何もつけなくても程よく甘くて、とっても幸せのお味です。
「ローラおねえちゃん、【ホケミ】さんを焼いてくれてありがとう!」
「そして、今から、ワタシたちと一緒にハンターギルドに行きませんか?」
「甘いモノの秘密を全部教えちゃいますよ?」
学習機能が標準装備されているワタシは、昨日の不機嫌なアイリーンさんを思い出しました。
このままここでワタシたちだけでお話を進めてしまうと、きっとまたアイリーンさんがぷんすかしちゃうでしょう。
なので、後ろ盾となっているハンターギルドに戻って、オトナを交えてのお話合いです。
そしてあわよくば、こういった面倒なお話は、全てアイリーンさんに丸投げしちゃおうと考えたのです。

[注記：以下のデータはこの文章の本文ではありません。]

**src/rtl/wb_arbiter2_pkg.sv**
```systemverilog
// wb_arbiter2_pkg: shared state encodings and grant codes for the two-master arbiter
package wb_arbiter2_pkg;
  typedef enum logic {ArbIdle = 1'b0, ArbBusy = 1'b1} arb_state_e;
  localparam logic [1:0] GntNone = 2'b00;
  localparam logic [1:0] GntM0 = 2'b01;
  localparam logic [1:0] GntM1 = 2'b10;
endpackage

```
**src/rtl/wb_arbiter2_watchdog.sv**
```systemverilog
// wb_watchdog: counts unacknowledged strobe cycles and flags expiry at the limit
module wb_watchdog (
  input  logic       clk,
  input  logic       rst,
  input  logic       clr,
  input  logic       wait_i,
  input  logic [7:0] limit,
  output logic       expire
);
  logic [7:0] cnt_q, cnt_d;
  always_comb begin
    expire = wait_i && (cnt_q == limit);
    cnt_d = (clr || expire) ? 8'd0 : wait_i ? cnt_q + 8'd1 : cnt_q;
  end
  always_ff @(posedge clk) begin
    if (rst) cnt_q <= 8'd0;
    else cnt_q <= cnt_d;
  end
endmodule

```
**src/rtl/wb_arbiter2.sv**
```systemverilog
// wb_arbiter2: round-robin two-master Wishbone arbiter with a strobe watchdog
module wb_arbiter2
  import wb_arbiter2_pkg::*;
#(
  parameter int unsigned TIMEOUT = 255
) (
  input  logic        wb_clk_i,
  input  logic        wb_rst_i,
  input  logic        m0_cyc_i,
  input  logic        m0_stb_i,
  input  logic        m0_we_i,
  input  logic [31:0] m0_adr_i,
  input  logic [31:0] m0_dat_i,
  input  logic [3:0]  m0_sel_i,
  output logic [31:0] m0_dat_o,
  output logic        m0_ack_o,
  output logic        m0_err_o,
  input  logic        m1_cyc_i,
  input  logic        m1_stb_i,
  input  logic        m1_we_i,
  input  logic [31:0] m1_adr_i,
  input  logic [31:0] m1_dat_i,
  input  logic [3:0]  m1_sel_i,
  output logic [31:0] m1_dat_o,
  output logic        m1_ack_o,
  output logic        m1_err_o,
  output logic        s_cyc_o,
  output logic        s_stb_o,
  output logic        s_we_o,
  output logic [31:0] s_adr_o,
  output logic [31:0] s_dat_o,
  output logic [3:0]  s_sel_o,
  input  logic [31:0] s_dat_i,
  input  logic        s_ack_i,
  output logic [1:0]  gnt_o
);
  arb_state_e state_q, state_d;
  logic owner_q, owner_d, last_q, last_d;
  logic busy, own_cyc, own_stb, expire, sel0, sel1;
  always_comb begin
    busy = (state_q == ArbBusy);
    own_cyc = owner_q ? m1_cyc_i : m0_cyc_i;
    own_stb = owner_q ? m1_stb_i : m0_stb_i;
    sel0 = busy && !owner_q;
    sel1 = busy && owner_q;
    s_cyc_o = busy && own_cyc;
    s_stb_o = busy && own_stb && !expire;
    s_we_o = busy && (owner_q ? m1_we_i : m0_we_i);
    s_adr_o = !busy ? 32'd0 : owner_q ? m1_adr_i : m0_adr_i;
    s_dat_o = !busy ? 32'd0 : owner_q ? m1_dat_i : m0_dat_i;
    s_sel_o = !busy ? 4'd0 : owner_q ? m1_sel_i : m0_sel_i;
    m0_ack_o = sel0 && s_ack_i;
    m1_ack_o = sel1 && s_ack_i;
    m0_err_o = sel0 && expire;
    m1_err_o = sel1 && expire;
    m0_dat_o = sel0 ? s_dat_i : 32'd0;
    m1_dat_o = sel1 ? s_dat_i : 32'd0;
    gnt_o = sel0 ? GntM0 : sel1 ? GntM1 : GntNone;
    state_d = state_q;
    owner_d = owner_q;
    last_d = last_q;
    // Contention goes to the master that was not granted last
    if (!busy && (m0_cyc_i || m1_cyc_i)) begin
      state_d = ArbBusy;
      owner_d = (m0_cyc_i && m1_cyc_i) ? !last_q : m1_cyc_i;
      last_d = owner_d;
    end else if (busy && !own_cyc) begin
      state_d = ArbIdle;
    end
  end
  always_ff @(posedge wb_clk_i) begin
    if (wb_rst_i) begin
      state_q <= ArbIdle;
      owner_q <= 1'b0;
      last_q <= 1'b1;
    end else begin
      state_q <= state_d;
      owner_q <= owner_d;
      last_q <= last_d;
    end
  end
  wb_watchdog u_wd (
    .clk   (wb_clk_i),
    .rst   (wb_rst_i),
    .clr   (!busy || s_ack_i),
    .wait_i(busy && own_stb && !s_ack_i),
    .limit (8'(TIMEOUT - 1)),
    .expire(expire)
  );
endmodule

```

(せっかく山吹色のお菓子でアイリーンさんによろしくお願いしたんですから、働いてもらいますよ~?)
ローラ「え? ハンターギルド? なんで?」
急展開過ぎて全くついていけないローラおねえちゃん。
それでも甘いモノの秘密には抗えなかったようで、おチビなワタシの言う通り、ハンターギルドについて行くのでした。